When the bus pulled up to the campus stop, I took my position amongst those patiently waiting to disembark, and then merged with the streams of students striding towards their classes on the university’s main boulevard. By rehearsing my schedule the day before – locating the lecture halls and measuring fastest route between classes, with or without a bathroom break – I had taken precautions to minimize the chance that I would appear anything other than a perfectly capable twenty-year-old strolling through campus. The ruse seemed to be working.
The lecture hall for my first class – Islamic History – was couched in the pharmaceutical science building – vaulted ceilings with flared chrome buttresses, geodesic cubes doubling as entrances to lecture halls. I could just make out a young man at the front of the hall beneath the giant screen. He was dressed in a black turtleneck with corduroy blazer and jeans and was queuing up his computer, glancing frequently at his watch to time his ‘entrance’. After a brief welcome, he rolled out the course syllabus and what would be expected of us in the next four months. As he unravelled the course, and described the places we’d go, the more unfamiliar the topography was, the more in love, all over again, I felt.
The scenario repeated itself in the other two classes: spacious halls with sound systems at senior-friendly levels, and young, keen and approachable professors spelling out the fantastic voyages ahead. Students beside me were silent, alternatively focused on the professor or their phone screens. The rustling of books and backpacks to signal “I need time to get to my next class” would begin before class officially ended. I could see that if there was going to be anything to make me conspicuous in this crowd, it was going to be my unschooled enthusiasm.
In addition to the edge-of-your-seat lectures, I was besotted with just about everything else about being back at school. For one, there was a beautiful sense of familiarity; the campus ‘village’ perched at the edge of the sea, a flurry of buildings and boulevards and ‘malls’ all exuding an air of importance or mystery. For another, it was the new zeitgeist that pervaded the city. Courtesy and kindness ruled the day, in interactions on the streets, in shops, on transit, and on the busy bike lanes and greenways. On campus, student safety and inclusivity were now enshrined in university policy. Kiosks to access emergency services scattered across the campus? Academic dispensations for those students experiencing personal distress? A dazzling new world.
Yet, academic rigour at the university remained gloriously unchanged. The courses were challenging, and the roster of day-to-day expectations demanded the singular attention I was delighted to give. I loved that I got to be part of a coterie of inquisitive minds, to be lectured to each day, and inspired to explore the readings curated by the instructors. Overhearing students who had skipped classes to ski or were still drafting ideas for an assignment that was due tomorrow, I realized that, at my age, I had no time for complacency. Youth is not wasted on the old.

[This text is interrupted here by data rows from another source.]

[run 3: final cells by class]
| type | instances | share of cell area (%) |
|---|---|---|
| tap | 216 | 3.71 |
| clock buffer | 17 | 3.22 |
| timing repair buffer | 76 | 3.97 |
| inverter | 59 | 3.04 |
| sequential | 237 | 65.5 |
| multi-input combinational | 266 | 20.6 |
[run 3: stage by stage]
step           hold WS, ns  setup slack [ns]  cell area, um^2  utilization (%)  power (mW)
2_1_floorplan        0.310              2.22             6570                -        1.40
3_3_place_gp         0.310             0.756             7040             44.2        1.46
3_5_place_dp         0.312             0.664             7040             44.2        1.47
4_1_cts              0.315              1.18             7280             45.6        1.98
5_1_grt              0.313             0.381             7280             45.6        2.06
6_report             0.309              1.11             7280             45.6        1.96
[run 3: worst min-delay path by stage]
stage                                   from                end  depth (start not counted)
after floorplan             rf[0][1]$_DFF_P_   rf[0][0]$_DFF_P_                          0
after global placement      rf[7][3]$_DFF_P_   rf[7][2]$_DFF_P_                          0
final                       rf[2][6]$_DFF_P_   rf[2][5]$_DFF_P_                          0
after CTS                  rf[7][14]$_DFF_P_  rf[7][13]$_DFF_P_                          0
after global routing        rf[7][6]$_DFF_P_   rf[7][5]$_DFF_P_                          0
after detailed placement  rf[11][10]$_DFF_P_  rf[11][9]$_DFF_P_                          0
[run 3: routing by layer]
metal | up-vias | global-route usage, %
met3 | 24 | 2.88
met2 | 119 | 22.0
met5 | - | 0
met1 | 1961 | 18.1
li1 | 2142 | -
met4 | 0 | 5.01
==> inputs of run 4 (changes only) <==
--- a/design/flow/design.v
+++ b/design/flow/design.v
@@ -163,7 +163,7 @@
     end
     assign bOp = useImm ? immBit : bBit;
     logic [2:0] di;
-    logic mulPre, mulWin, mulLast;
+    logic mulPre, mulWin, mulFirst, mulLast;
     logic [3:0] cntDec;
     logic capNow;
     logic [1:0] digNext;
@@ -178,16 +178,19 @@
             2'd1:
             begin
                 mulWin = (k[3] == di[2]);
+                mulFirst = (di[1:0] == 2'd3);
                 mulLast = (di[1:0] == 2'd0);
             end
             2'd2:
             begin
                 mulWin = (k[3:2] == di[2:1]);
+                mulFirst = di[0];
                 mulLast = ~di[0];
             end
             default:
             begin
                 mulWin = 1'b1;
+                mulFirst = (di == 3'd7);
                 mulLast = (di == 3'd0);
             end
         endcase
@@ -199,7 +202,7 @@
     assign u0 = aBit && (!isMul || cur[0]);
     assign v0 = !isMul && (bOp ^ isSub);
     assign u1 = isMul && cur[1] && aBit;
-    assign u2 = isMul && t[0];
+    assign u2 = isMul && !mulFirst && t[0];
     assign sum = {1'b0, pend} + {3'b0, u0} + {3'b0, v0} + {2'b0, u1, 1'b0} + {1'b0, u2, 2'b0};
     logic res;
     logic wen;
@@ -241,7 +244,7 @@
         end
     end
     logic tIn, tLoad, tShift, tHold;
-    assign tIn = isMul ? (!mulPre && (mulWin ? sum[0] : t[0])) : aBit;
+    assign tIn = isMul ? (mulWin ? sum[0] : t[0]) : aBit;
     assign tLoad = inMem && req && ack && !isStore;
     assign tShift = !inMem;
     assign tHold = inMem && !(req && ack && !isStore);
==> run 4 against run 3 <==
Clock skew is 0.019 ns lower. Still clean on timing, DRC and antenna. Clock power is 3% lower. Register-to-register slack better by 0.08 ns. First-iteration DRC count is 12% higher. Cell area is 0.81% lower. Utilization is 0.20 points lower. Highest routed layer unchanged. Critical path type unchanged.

And to make sure that my new ability to adapt to any challenge passed muster, the universe threw in a world-changing event in the middle of my come-back year: a pandemic. The brisk daily routine of pedalling to campus was replaced by the more quotidian task of turning on the computer and welcoming our professors into the living room, their polished lectures interrupted by distracted wanderings to refill our coffee and check on the laundry. We somehow managed, summoning the discipline needed to finish final papers and exams. And remain hopeful we would be back in live lecture theatres in the fall.

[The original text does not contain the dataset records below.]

What follows belongs to an exercise in optimizing a design on an open flow for small area and a short achievable clock period; a production flow would make more cautious choices.
In this exercise RTL edits were held to simulation tests only and were not proved equivalent to the original.
No driver is modelled on the clock port, so clocking that relies on it looks cheaper here than on a real chip.

== wip/indigo ==
==> flow/design.v <==
`default_nettype none
package video_pkg;
	localparam int H_TOTAL  = 24;  
	localparam int H_SYNC   = 2;   
	localparam int H_BPORCH = 4;   
	localparam int H_RES    = 16;  
	localparam int V_TOTAL  = 8;   
	localparam int V_SYNC   = 1;   
	localparam int V_BPORCH = 2;   
	localparam int V_RES    = 4;   
	localparam logic HS_POL = 1'b1;
	localparam logic VS_POL = 1'b1;
	localparam int ALIGN_DEPTH = 2;
	localparam int CNT_W = 5;
	typedef enum logic [1:0] {
		PH_SYNC,    
		PH_BPORCH,  
		PH_ACTIVE,  
		PH_FPORCH   
	} line_phase_t;
	typedef struct packed {
		logic [7:0] r;
		logic [7:0] g;
		logic [7:0] b;
	} rgb888_t;
endpackage
`default_nettype wire
`default_nettype none
package buffer_pkg;
	typedef struct packed {
		logic [4:0] r;  
		logic [5:0] g;  
		logic [4:0] b;  
	} rgb565_t;
	localparam int FIFO_DEPTH = 64;  
	localparam int FIFO_AW    = 6;   
endpackage
`default_nettype wire
`timescale 1ns/1ps
`default_nettype none
module video_top (
	input  wire        I_clk,
	input  wire        rst_n1,
	input  wire        de_in,
	input  wire        vs_n_in,    
	input  wire  [7:0] r_in,
	input  wire  [7:0] g_in,
	input  wire  [7:0] b_in,
	output logic       de_out,
	output logic       hs_out,
	output logic       vs_out,
	output logic [7:0] r_out,
	output logic [7:0] g_out,
	output logic [7:0] b_out,
	output logic       overflow,   
	output logic       underflow   
);
	logic        vs_n_d;
	logic        armed;
	logic        wr_en_n;   
	logic [15:0] wr_pixel;
	logic        tg;        
	logic        frame_start;
	assign frame_start = vs_n_d & ~vs_n_in;
	assign wr_en_n     = de_in & (armed | frame_start);
	always_ff @(posedge I_clk or negedge rst_n1)
	begin
		if (!rst_n1)
		begin
			vs_n_d <= 1'b1;
			armed  <= 1'b0;
		end
		else
		begin
			vs_n_d <= vs_n_in;
			if (frame_start)
				armed <= 1'b1;
		end
	end
	always_ff @(posedge I_clk)
		wr_pixel <= {r_in[7:3], g_in[7:2], b_in[7:3]} ^ {16{~tg}};
	logic [4:0] h;
	logic [2:0] v;
	logic       rd_en_n;   
	logic       h_last;
	logic       v_act;
	assign h_last  = (h == 5'd23);
	assign v_act   = (v >= 3'd3) && (v < 3'd7);
	assign rd_en_n = (h >= 5'd4) && (h < 5'd20) && v_act;
	always_ff @(posedge I_clk or negedge rst_n1)
	begin
		if (!rst_n1)
		begin
			h      <= 5'd22;  
			v      <= 3'd7;
			de_out <= 1'b0;
			hs_out <= 1'b0;
			vs_out <= 1'b0;
		end
		else
		begin
			h      <= h_last ? 5'd0 : h + 5'd1;
			if (h_last)
				v <= v + 3'd1;  
			de_out <= (h >= 5'd6) && (h < 5'd22) && v_act;
			hs_out <= (h < 5'd2);
			vs_out <= (v == 3'd0);
		end
	end
	logic [15:0] s [0:63];
	logic [6:0]  count;
	logic        wr_ok;     
	logic        rd_ok;     
	logic        keep_k;    
	logic        clr_k1;    
	logic        ce_wr;     
	logic        co_wr;     
	logic        wpar;      
	logic        ovf_ev;    
	logic        unf_ev;    
	logic [7:0]  wc;        
	logic [7:0]  wr;        
	logic [7:0]  hc [0:3];  
	logic [7:0]  hr;        
	logic       inc, dec;
	logic       is0, is1, is62, is63, is64;
	logic       full_n, empty_n, c63_n, wr_ok_n, rd_ok_n, wpar_n;
	always_comb
	begin
		inc     = wr_ok & ~rd_ok;
		dec     = rd_ok & ~wr_ok;
		is0     = (count == 7'd0);
		is1     = (count == 7'd1);
		is62    = (count == 7'd62);
		is63    = (count == 7'd63);
		is64    = count[6];
		full_n  = (is64 & ~rd_ok) | (is63 & inc);
		empty_n = (is0 & ~wr_ok) | (is1 & dec);
		c63_n   = (is63 & ~inc & ~dec) | (is62 & inc) | (is64 & dec);
		wr_ok_n = wr_en_n & ~full_n;
		rd_ok_n = rd_en_n & ~empty_n;
		wpar_n  = wpar ^ wr_ok;
	end
	always_ff @(posedge I_clk or negedge rst_n1)
	begin
		if (!rst_n1)
		begin
			tg        <= 1'b0;
			count     <= '0;
			wr_ok     <= 1'b0;
			rd_ok     <= 1'b0;
			keep_k    <= 1'b0;
			clr_k1    <= 1'b0;
			ce_wr     <= 1'b0;
			co_wr     <= 1'b0;
			wpar      <= 1'b0;
			ovf_ev    <= 1'b0;
			unf_ev    <= 1'b0;
			wc        <= 8'h01;
			wr        <= 8'h01;
			for (int q = 0; q < 4; q++)
				hc[q] <= 8'h01;
			hr        <= 8'h01;
			overflow  <= 1'b0;
			underflow <= 1'b0;
		end
		else
		begin
			tg     <= ~tg;
			if (inc)
				count <= count + 7'd1;
			else if (dec)
				count <= count - 7'd1;
			wr_ok  <= wr_ok_n;
			rd_ok  <= rd_ok_n;
			keep_k <= full_n & ~rd_ok_n;
			clr_k1 <= wr_ok_n & (~c63_n | rd_ok_n);
			ce_wr  <= wr_ok_n & ~wpar_n;
			co_wr  <= wr_ok_n & wpar_n;
			wpar   <= wpar_n;
			ovf_ev <= wr_en_n & full_n;
			unf_ev <= rd_en_n & empty_n;
			if (wr_ok)
			begin
				wc <= {wc[6:0], wc[7]};
				if (wc[7])
					wr <= {wr[6:0], wr[7]};
			end
			if (rd_ok)
			begin
				for (int q = 0; q < 4; q++)
					hc[q] <= {hc[q][6:0], hc[q][7]};
				if (hc[0][7])
					hr <= {hr[6:0], hr[7]};
			end
			if (ovf_ev)
				overflow <= 1'b1;
			if (unf_ev)
				underflow <= 1'b1;
		end
	end
	logic [7:0]  xk;
	logic [7:0]  xk1;
	logic [7:0]  zc;
	logic [63:0] rsel;
	logic [15:0] ce;    
	logic [15:0] co;    
	always_comb
	begin
		xk  = wc & {8{~keep_k}};
		xk1 = wc & {8{clr_k1}};
		zc  = xk | {xk1[6:0], 1'b0};
		for (int a = 0; a < 8; a++)
		begin
			rsel[8*a] = (wr[a] & xk[0]) | (wr[(a + 7) % 8] & xk1[7]);
			for (int b = 1; b < 8; b++)
				rsel[8*a+b] = wr[a] & zc[b];
		end
		ce = {16{~ce_wr}} | wr_pixel;
		co = {16{~co_wr}} | wr_pixel;
	end
	always_ff @(posedge I_clk)
	begin
		for (int i = 0; i < 64; i++)
			s[i] <= ~(s[i] | ({16{rsel[i]}} & ((i % 2 == 0) ? ce : co)));
	end
	logic [15:0] rd_lo;
	logic [15:0] rd_hi;
	logic [15:0] rd_lo_d;
	logic [15:0] rd_hi_d;
	logic [15:0] row_data [0:7];
	logic        okd;
	always_comb
	begin
		for (int i = 0; i < 8; i++)
		begin
			row_data[i] = '0;
			for (int j = 0; j < 8; j++)
				row_data[i] = row_data[i] | (s[8*i+j] & {16{hc[i/2][j]}});
		end
		rd_lo_d = '0;
		rd_hi_d = '0;
		for (int i = 0; i < 4; i++)
		begin
			rd_lo_d = rd_lo_d | (row_data[i] & {16{hr[i]}});
			rd_hi_d = rd_hi_d | (row_data[i+4] & {16{hr[i+4]}});
		end
	end
	logic [15:0] pix_q;
	always_ff @(posedge I_clk)
	begin
		rd_lo <= rd_lo_d;
		rd_hi <= rd_hi_d;
		okd   <= rd_ok;
		pix_q <= okd ? ((rd_lo | rd_hi) ^ {16{~tg}}) : 16'd0;  
	end
	assign r_out = {pix_q[15:11], 3'b000};
	assign g_out = {pix_q[10:5], 2'b00};
	assign b_out = {pix_q[4:0], 3'b000};
endmodule
`default_nettype wire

In the end, pandemic aside, my brief flirtation with an old love did end as fate would have it; with a relationship reignited. And, judging by the presence of other senior academic explorers in my classes, I was not the only one exhilarated by this opportunity to continue learning and engaging meaningfully in this world. And I suspect that our gratitude for the privilege of revisiting a favourite pursuit (and, in some cases, with complementary tuition for those of us aged 65+!) and the preciousness of time to enjoy it, made the journey back all the more rewarding!